A Apelante apresentou, neste âmbito, as seguintes

Conclusões

«1.º Entendeu a M.ª Juíza “a quo” que ocorrida a primeira transmissão do arrendamento do primitivo arrendatário para seu filho, não poderia ter ocorrido qualquer outra transmissão porque a lei proíbe.

2.º Porém, a Ré e ora Recorrente não invocou nestes autos essa transmissão e apenas a comunicabilidade do direito, encabeçada no casal, que é coisa diferente.

3.º Na verdade, a transmissão vem prevista na lei em termos definitivos e pragmáticos de modo que sai apenas aqueles transmissários e mais nenhuns.

4.º Mas o que aqui se invoca é a comunicabilidade que a lei admite e aceita, em certas situações.

5.º Assim se o casal da Ré e seu falecido marido MG… se tivesse divorciado no âmbito da mesma lei que regula a transmissão por morte (NRAU) nessa situação poderia o tribunal atribuir o direito ao arrendamento à Ré ora recorrente, o que só demonstra que tal direito entrou na esfera jurídica do casal.

6.º Assim essa tal incomunicabilidade a que se refere a M.ª Juíza “a quo” não ocorre, já que, nos termos da lei expressa, essa comunicação se faz para o outro cônjuge,

7.º Tal situação vem vincar de forma indelével a característica desta situação que passou a ocorrer na nossa Ordem Jurídica, sendo que ao senhorio é imposto, mesmo contra a sua vontade, a permanência de outra pessoa na casa, que não o transmissário do primitivo arrendatário,

8.º Donde decorre que esse direito é comum de ambos e não apenas desse alegado transmissário, sendo que no n.º 1 do art.º 1107.º do Código Civil refere expressamente “ a morte do arrendatário” e a “concentração do direito à transmissão no cônjuge sobrevivo”, no manifesto e claro sentido de que o direito em causa pertence ao casal e não apenas ao cônjuge a quem o direito é transmitido.

9.º Esta interpretação é a mais consentânea com o momento actual já que o senhorio tem hoje a faculdade conferida pela lei 31/12 de 14 de Agosto de actualizar todas as rendas, nomeadamente as deste contrato anterior a 1990, mantendo durante apenas cinco anos as rendas actualizadas em montante condicionado pelo valor patrimonial do andar, após o que pode actualizar livremente esse mesmo valor (vide alínea a do n.º 9 do art.º 36.º da Lei 31/12 de 14 de Agosto)

10.º Assim sendo, qual o interesse dos recorridos em pôr termo a este contrato, sobretudo mantendo, como os recorridos mantém, vários andares devolutos no prédio em causa há vários anos!!!

11.º A habitação tem uma função social, não é uma jóia, ou um objeto de estimação que se guarde numa vitrine ou que se reserva para ser observada quando se pretende ou dá gosto ao proprietário.

12.º Por isso dispõe o n.º 1 do art.º 65.º da C.R.P. que “ todos têm direito para si e para a sua família, a uma habitação de dimensão adequada, em condições de higiene e conforto e que se preserve a intimidade pessoal e a privacidade familiar.

13.º O certo é que ao fazer uma interpretação da norma do n.º 1 do art.º 1107.º do Código Civil, no sentido de que o direito pertence ao cônjuge marido e não se comunica à cônjuge mulher, por nele ter sido encabeçado o casal, a M.ª Juíza violou o princípio constitucional da igualdade (art.º 13.º da C.R.P) no sentido de que “todos os cidadãos têm a mesma dignidade social e são iguais perante a lei” bem como o invocado direito à habitação consagrado no n.º 1 do art.º 65.º da C.R.P.

14.º Aliás, outros afloramentos desse princípio decorrem claramente quer do disposto no art.º 1682.º B do Código Civil, quer do art.º 28.º do Código do Processo Civil.
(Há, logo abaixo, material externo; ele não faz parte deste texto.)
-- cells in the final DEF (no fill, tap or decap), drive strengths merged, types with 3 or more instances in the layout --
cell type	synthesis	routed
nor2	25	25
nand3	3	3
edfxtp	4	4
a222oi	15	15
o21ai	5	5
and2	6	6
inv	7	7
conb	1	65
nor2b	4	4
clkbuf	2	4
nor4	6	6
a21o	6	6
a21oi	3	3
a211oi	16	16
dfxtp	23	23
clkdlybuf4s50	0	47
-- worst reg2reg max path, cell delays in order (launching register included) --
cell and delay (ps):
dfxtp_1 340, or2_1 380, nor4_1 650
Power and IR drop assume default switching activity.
File: run.sh
#!/bin/bash
# OpenROAD 26Q1-2900-gdf79404cd8, Yosys 0.63+post, stock flow scripts
make -C /OpenROAD-flow-scripts/flow DESIGN_CONFIG=/design/flow/config.mk WORK_HOME=/design/flow/orfs finish
File: config.mk
export PLATFORM = sky130hd
export DESIGN_NAME = slink_bist_regs_top
export DESIGN_NICKNAME = slink_bist_regs_top
export VERILOG_FILES = /design/flow/design.v
export SDC_FILE = /design/flow/constraint.sdc
export NUM_CORES = 4
export LEC_CHECK = 1
export CORE_UTILIZATION = 50
File: constraint.sdc
current_design slink_bist_regs_top

set clk_period 5.6
set clk_io_pct 0.2

create_clock -name clk0 -period $clk_period [get_ports {RegClk}]

set non_clock_inputs [all_inputs -no_clocks]
set_input_delay [expr $clk_period * $clk_io_pct] -clock clk0 $non_clock_inputs
set_output_delay [expr $clk_period * $clk_io_pct] -clock clk0 [all_outputs]
File: design.v
module slink_bist_regs_top #(
  parameter    ADDR_WIDTH = 8
)(
  output wire         swi_swreset,
  output wire         swi_bist_tx_en,
  output wire         swi_bist_rx_en,
  output wire         swi_bist_reset,
  output wire         swi_bist_active,
  output wire         swi_disable_clkgate,
  output wire [3:0]   swi_bist_mode_payload,
  output wire         swi_bist_mode_wc,
  output wire         swi_bist_mode_di,
  output wire [15:0]  swi_bist_wc_min,
  output wire [15:0]  swi_bist_wc_max,
  output wire [7:0]   swi_bist_di_min,
  output wire [7:0]   swi_bist_di_max,
  input  wire         bist_locked,
  input  wire         bist_unrecover,
  input  wire [15:0]  bist_errors,
  output reg  [31:0]  debug_bus_ctrl_status,
  input  wire RegReset,
  input  wire RegClk,
  input  wire PSEL,
  input  wire PENABLE,
  input  wire PWRITE,
  output wire PSLVERR,
  output wire PREADY,
  input  wire [(ADDR_WIDTH-1):0] PADDR,
  input  wire [31:0] PWDATA,
  output wire [31:0] PRDATA
);
  wire dft_core_scan_mode = 1'b0;
  wire dft_iddq_mode = 1'b0;
  wire dft_hiz_mode = 1'b0;
  wire dft_bscan_mode = 1'b0;
  wire [(ADDR_WIDTH-1):0] RegAddr_in;
  reg  [(ADDR_WIDTH-1):0] RegAddr;
  wire [31:0] RegWrData_in;
  reg  [31:0] RegWrData;
  wire RegWrEn_in;
  reg  RegWrEn_pq;
  wire RegWrEn;
  assign RegAddr_in = PSEL ? PADDR : RegAddr; 
  always @(posedge RegClk or posedge RegReset) begin
    if (RegReset) begin
      RegAddr <= {(ADDR_WIDTH){1'b0}};
    end else begin
      RegAddr <= RegAddr_in;
    end
  end
  assign RegWrData_in = PSEL ? PWDATA : RegWrData; 
  always @(posedge RegClk or posedge RegReset) begin
    if (RegReset) begin
      RegWrData <= 32'h00000000;
    end else begin
      RegWrData <= RegWrData_in;
    end
  end
  assign RegWrEn_in = PSEL & PWRITE;
  always @(posedge RegClk or posedge RegReset) begin
    if (RegReset) begin
      RegWrEn_pq <= 1'b0;
    end else begin
      RegWrEn_pq <= RegWrEn_in;
    end
  end
  assign RegWrEn = RegWrEn_pq & PENABLE;
  assign PREADY  = 1'b1;
  wire [31:0] SWRESET_reg_read;
  reg         reg_swreset;
  always @(posedge RegClk or posedge RegReset) begin
    if(RegReset) begin
      reg_swreset                            <= 1'h1;
    end else if(RegAddr == 'h0 && RegWrEn) begin
      reg_swreset                            <= RegWrData[0];
    end else begin
      reg_swreset                            <= reg_swreset;
    end
  end
  assign SWRESET_reg_read = {31'h0,
          reg_swreset};
  assign swi_swreset = reg_swreset;
  wire [31:0] BIST_MAIN_CONTROL_reg_read;
  reg         reg_bist_tx_en;
  reg         reg_bist_rx_en;
  reg         reg_bist_reset;
  reg         reg_bist_active;
  reg         reg_disable_clkgate;
  always @(posedge RegClk or posedge RegReset) begin
    if(RegReset) begin
      reg_bist_tx_en                         <= 1'h0;
      reg_bist_rx_en                         <= 1'h0;
      reg_bist_reset                         <= 1'h0;
      reg_bist_active                        <= 1'h0;
      reg_disable_clkgate                    <= 1'h0;
    end else if(RegAddr == 'h4 && RegWrEn) begin
      reg_bist_tx_en                         <= RegWrData[0];
      reg_bist_rx_en                         <= RegWrData[1];
      reg_bist_reset                         <= RegWrData[2];
      reg_bist_active                        <= RegWrData[3];
      reg_disable_clkgate                    <= RegWrData[4];
    end else begin
      reg_bist_tx_en                         <= reg_bist_tx_en;
      reg_bist_rx_en                         <= reg_bist_rx_en;
      reg_bist_reset                         <= reg_bist_reset;
      reg_bist_active                        <= reg_bist_active;
      reg_disable_clkgate                    <= reg_disable_clkgate;
    end
  end
  assign BIST_MAIN_CONTROL_reg_read = {27'h0,
          reg_disable_clkgate,
          reg_bist_active,
          reg_bist_reset,
          reg_bist_rx_en,
          reg_bist_tx_en};
  assign swi_bist_tx_en = reg_bist_tx_en;
  assign swi_bist_rx_en = reg_bist_rx_en;
  assign swi_bist_reset = reg_bist_reset;
  assign swi_bist_active = reg_bist_active;
  assign swi_disable_clkgate = reg_disable_clkgate;
  wire [31:0] BIST_MODE_reg_read;
  reg [3:0]   reg_bist_mode_payload;
  reg         reg_bist_mode_wc;
  reg         reg_bist_mode_di;
  always @(posedge RegClk or posedge RegReset) begin
    if(RegReset) begin
      reg_bist_mode_payload                  <= 4'h0;
      reg_bist_mode_wc                       <= 1'h0;
      reg_bist_mode_di                       <= 1'h0;
    end else if(RegAddr == 'h8 && RegWrEn) begin
      reg_bist_mode_payload                  <= RegWrData[3:0];
      reg_bist_mode_wc                       <= RegWrData[4];
      reg_bist_mode_di                       <= RegWrData[5];
    end else begin
      reg_bist_mode_payload                  <= reg_bist_mode_payload;
      reg_bist_mode_wc                       <= reg_bist_mode_wc;
      reg_bist_mode_di                       <= reg_bist_mode_di;
    end
  end
  assign BIST_MODE_reg_read = {26'h0,
          reg_bist_mode_di,
          reg_bist_mode_wc,
          reg_bist_mode_payload};
  assign swi_bist_mode_payload = reg_bist_mode_payload;
  assign swi_bist_mode_wc = reg_bist_mode_wc;
  assign swi_bist_mode_di = reg_bist_mode_di;
  wire [31:0] BIST_WORD_COUNT_VALUES_reg_read;
  reg [15:0]  reg_bist_wc_min;
  reg [15:0]  reg_bist_wc_max;
  always @(posedge RegClk or posedge RegReset) begin
    if(RegReset) begin
      reg_bist_wc_min                        <= 16'ha;
      reg_bist_wc_max                        <= 16'h64;
    end else if(RegAddr == 'hc && RegWrEn) begin
      reg_bist_wc_min                        <= RegWrData[15:0];
      reg_bist_wc_max                        <= RegWrData[31:16];
    end else begin
      reg_bist_wc_min                        <= reg_bist_wc_min;
      reg_bist_wc_max                        <= reg_bist_wc_max;
    end
  end
  assign BIST_WORD_COUNT_VALUES_reg_read = {          reg_bist_wc_max,
          reg_bist_wc_min};
  assign swi_bist_wc_min = reg_bist_wc_min;
  assign swi_bist_wc_max = reg_bist_wc_max;
  wire [31:0] BIST_DATA_ID_VALUES_reg_read;
  reg [7:0]   reg_bist_di_min;
  reg [7:0]   reg_bist_di_max;
  always @(posedge RegClk or posedge RegReset) begin
    if(RegReset) begin
      reg_bist_di_min                        <= 8'h20;
      reg_bist_di_max                        <= 8'hf0;
    end else if(RegAddr == 'h10 && RegWrEn) begin
      reg_bist_di_min                        <= RegWrData[7:0];
      reg_bist_di_max                        <= RegWrData[15:8];
    end else begin
      reg_bist_di_min                        <= reg_bist_di_min;
      reg_bist_di_max                        <= reg_bist_di_max;
    end
  end
  assign BIST_DATA_ID_VALUES_reg_read = {16'h0,
          reg_bist_di_max,
          reg_bist_di_min};
  assign swi_bist_di_min = reg_bist_di_min;
  assign swi_bist_di_max = reg_bist_di_max;
  wire [31:0] BIST_STATUS_reg_read;
  assign BIST_STATUS_reg_read = {          bist_errors,
          14'd0,  
          bist_unrecover,
          bist_locked};
  wire [31:0] DEBUG_BUS_CTRL_reg_read;
  reg         reg_debug_bus_ctrl_sel;
  wire         swi_debug_bus_ctrl_sel;
  always @(posedge RegClk or posedge RegReset) begin
    if(RegReset) begin
      reg_debug_bus_ctrl_sel                 <= 1'h0;
    end else if(RegAddr == 'h18 && RegWrEn) begin
      reg_debug_bus_ctrl_sel                 <= RegWrData[0];
    end else begin
      reg_debug_bus_ctrl_sel                 <= reg_debug_bus_ctrl_sel;
    end
  end
  assign DEBUG_BUS_CTRL_reg_read = {31'h0,
          reg_debug_bus_ctrl_sel};
  assign swi_debug_bus_ctrl_sel = reg_debug_bus_ctrl_sel;
  wire [31:0] DEBUG_BUS_STATUS_reg_read;
  always @(*) begin
    case(swi_debug_bus_ctrl_sel)
      'd0 : debug_bus_ctrl_status = {bist_errors, 14'd0, bist_unrecover, bist_locked};
      default : debug_bus_ctrl_status = 32'd0;
    endcase
  end 
  assign DEBUG_BUS_STATUS_reg_read = {          debug_bus_ctrl_status};
  reg [31:0] prdata_sel;
  always @(*) begin
    case(RegAddr)
      'h0    : prdata_sel = SWRESET_reg_read;
      'h4    : prdata_sel = BIST_MAIN_CONTROL_reg_read;
      'h8    : prdata_sel = BIST_MODE_reg_read;
      'hc    : prdata_sel = BIST_WORD_COUNT_VALUES_reg_read;
      'h10   : prdata_sel = BIST_DATA_ID_VALUES_reg_read;
      'h14   : prdata_sel = BIST_STATUS_reg_read;
      'h18   : prdata_sel = DEBUG_BUS_CTRL_reg_read;
      'h1c   : prdata_sel = DEBUG_BUS_STATUS_reg_read;
      default : prdata_sel = 32'd0;
    endcase
  end
  assign PRDATA = prdata_sel;
  reg pslverr_pre;
  always @(*) begin
    case(RegAddr)
      'h0    : pslverr_pre = 1'b0;
      'h4    : pslverr_pre = 1'b0;
      'h8    : pslverr_pre = 1'b0;
      'hc    : pslverr_pre = 1'b0;
      'h10   : pslverr_pre = 1'b0;
      'h14   : pslverr_pre = 1'b0;
      'h18   : pslverr_pre = 1'b0;
      'h1c   : pslverr_pre = 1'b0;
      default : pslverr_pre = 1'b1;
    endcase
  end
  assign PSLVERR = pslverr_pre;
endmodule
==> flow_summary.yaml <==
# generated from flow reports
status:
  run_status: "completed"
die:
  ios: 189
  die_w_um: 98.1
  fp_util_pct: 52.2
  chipArea_um2: 9630
  core_area_um2: 8850
  rows: 34
  die_h_um: 98.1
drt:
  antenna_cells: 0
  vias: 3330
  drt_iter0_markers: 115
  ant_nets: 0
  wirelength_mm: 10.5
  wl_per_cell_um: 17.1
  dr.pass1.iters: 25
  vias_per_cell: 5.42
  post-route-drc-count: 0
cells_and_area:
  fill_cells: 615
  final_util_pct: 74.5
  drive_gt1_share_pct: 29.2
  finalNonFillerCells: 614
  stdcell_area_um2: 6590
  layout_top_cell: "clkdlybuf4s50_1"
  seqCellArea_um2: 2570
  combGateArea_um2: 1920
  area_delta_synth_final_pct: 42.7
  mostFrequentLayoutCells: "clkdlybuf4s50_1, mux2_2, dfrtp_1"
setup_path:
  crit_buf_inv: 2
  arrival_ps: 2670
  critical_path_required_ps: 4480
  cp_slowest_stage_delay_ps: 480
  crit_slowest_cell: "clkdlybuf4s50_1"
  crit_family: "simple AND/OR/NAND/NOR gates"
  start_kind: "register"
  end_kind: "output pin"
  path_cells: "nor2_1 -> nand3_1 -> nor3b_4 -> buf_4 -> a22o_1 -> clkdlybuf4s50_1"
  critPathKind: "register to output pin"
  critPathMaxFanout: 26
clocking:
  cts_hold_buf: 0
  cts_root_buf: "clkbuf_8"
  cts.htree.levels: 3
  clock_path_buffers: 2
  post_cts_resized: 0
  cts_buffers: 9
  post-cts-setup-buffers: 0
  cts.sinks: 102
  clkTransAtPathRegs_ps: 100
  clock_latency_ps: 360
  cts_tree: "built"
pwr:
  p_leak_nw: 2.82
  p_total_mw: 1.42
  irDropWorstVdd_mv: 0.202
  p_per_area_nw_per_um2: 216
logic_synthesis:
  ys_cells: 330
  ys.flops: 102
  topCellsByArea: "dfrtp_1, mux2_2, dfstp_2"
  syn_area_um2: 4620
  largest_area_cell: "dfrtp_1"
  syn_area_per_cell_um2: 14.0
  top_area_share_pct: 49.3
  synth_cell_types: 33
  yosys_area_um2: 4620
  yosys_warnings: 1
  netlist_instances: 330
  ys_seq_share_pct: 55.5
final_timing:
  worstMarginPinSlew_ps: 768
  rsz0062_at_grt: "false"
  fin_crit_sh_pct: 67.6
  setup_tns_ps: 0
  slew_headroom_pct: 48.8
  final_max_slew_viol_count: 0
  fmax_ghz: 0.264
  min_period_ps: 3790
  finClkSkew_ps: 12.5
  hold_viol: 0
  setup_ws_ps: 1810
  setup_viol: 0
  holdWs_ps: 503
global_route:
  grt_util_all_layers_pct: 24.0
  grt_max_degree: 65
  grt_remaining_overflow: 0
  grt_pass1_vias: 3325
  antenna_found_initial: 0
  grt_first_pass_wirelength_mm: 17.4
job:
  tool_warnings: 26
  drv_cap: 0
placement:
  numPortBuffers: 173
  place_area_um2: 6400
  dp_hpwl_mm: 7.41
  pre_cts_ws_ps: 1980
  gp_congestion: 0.826
  dp.cells: 598
min_path:
  min_path_type: "register to register"
area by class of cell:
class / instances / area share, %
Tap cell: 108 / 2.05
Multi-Input combinational cell: 207 / 29.1
Clock inverter: 6 / 0.949
Inverter: 1 / 0.0949
Sequential cell: 102 / 38.9
Timing Repair Buffer: 180 / 27.0
Clock buffer: 10 / 1.94
power by group:
group          internal [mW]  switching (mW)
combinational          0.114          0.0498
sequential             0.779          0.0390
clock                  0.175           0.266
total                   1.07           0.354
cell usage after synthesis:
cell	number
o2bb2ai_1	3
mux2_4	5
nor2_2	1
nor2b_1	19
a221o_1	1
mux2i_1	1
nand2_1	7
nor4_4	1
a22o_1	27
nor3_2	1
nand3_2	1
a22oi_1	4
mux2_2	100
dfrtp_1	91
clkbuf_1	7
inv_1	1
buf_2	5
a31oi_1	1
mux4_2	1
dfstp_2	11
a21oi_1	1
nand3_1	2
o41ai_1	1
nand2b_1	1
nor2_1	7
buf_4	18
conb_1	2
nand4_1	1
nor3_1	2
or3_1	1
and2_1	1
buf_1	3
nor3b_2	2
worst reg2reg max path, cell delays in order, from the launching register on:
cell,delay (ps)
dfrtp_1,470
nor4_4,440
nand3_2,210
nor2_4,160
buf_4,410
mux2_2,420
sequential cells by signal, summed over array words and instances, names as in the netlist, 4 cells and up:
signal / count
reg_bist_wc_max: 16
reg_bist_wc_min: 16
RegAddr: 8
RegWrData: 32
reg_bist_di_max: 8
reg_bist_mode_payload: 4
reg_bist_di_min: 8
path summary, 6_finish.rpt:
check,from,endpoint,slack [ps],cells after the start
max in group asynchronous,RegReset,reg_bist_wc_max[2],3330,3
setup reg to reg,RegAddr[4],reg_bist_wc_max[4],3370,5
setup / recovery,RegAddr[0],PRDATA[28],1810,6
hold reg to reg,RegWrData[31],reg_bist_wc_max[15],500,1
hold / removal,RegWrData[31],reg_bist_wc_max[15],500,1
min in group asynchronous,RegReset,reg_bist_wc_min[14],1260,2
logic make-up (layout without fill, tap and decap cells):
family	after synthesis	count (layout)	synth area share (%)
other	2	15	0.163
flip-flops	102	102	55.5
AND-OR/OR-AND	38	38	6.99
AND/OR/NAND/NOR	47	47	6.26
multiplexers	107	107	26.7
buffers and inverters	34	197	4.36
per-layer routing:
layer | GRT usage, % | up-vias | wire length, um
met4 | 3.90 | 0 | 223
met2 | 37.2 | 134 | 4950
met5 | 0 | - | 0
met1 | 37.7 | 1670 | 4610
li1 | - | 1510 | -
met3 | 5.45 | 16 | 741
Power and IR drop assume default switching activity.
Tanto basta para que a sentença recorrida padeça de um vício que consiste na interpretação inconstitucional da norma em causa no sentido seguido pela M.ª Juíza “a quo”.

15.º Acresce a tudo isto que a recorrente tem presentemente 87 anos de idade, é bastante doente e aufere uma pensão de reforma de cerca de 250,00€ que acumula com a pensão de sobrevivência do seu falecido marido de cerca de 150,00€, os quais em conjunto são inferiores ao salário mínimo nacional

16.º Ora também o n.º 1 do art.º 72.º da CRP estabelece que “as pessoas idosas têm direito à segurança económica e a condições de habitação e convívio familiar e comunitário que evitem e superem o isolamento e a marginalização social “ pelo que também por aí a interpretação da mesma dada pela M.ª Juíza “a quo” não tomou em atenção a situação da velhice da ora recorrente, o que constitui violação deste princípio constitucional

17.º Invocou a ora recorrente, a título reconvencional uma extensa relação de benfeitorias feitas no andar na constância do arrendamento que a M.ª Juíza “a quo” em seu douto critério entendeu não reconhecer à Ré reconvinte o direito à restituição do seu valor, ainda a apurar em execução de sentença

18.º Estriba-se a M.ª Juiza “a quo” no facto de o contrato de arrendamento referente ao andar dos autos estabelecer na cláusula 5º que o inquilino não poderá alegar retenção ou pedir indemnização por benfeitorias (SIC)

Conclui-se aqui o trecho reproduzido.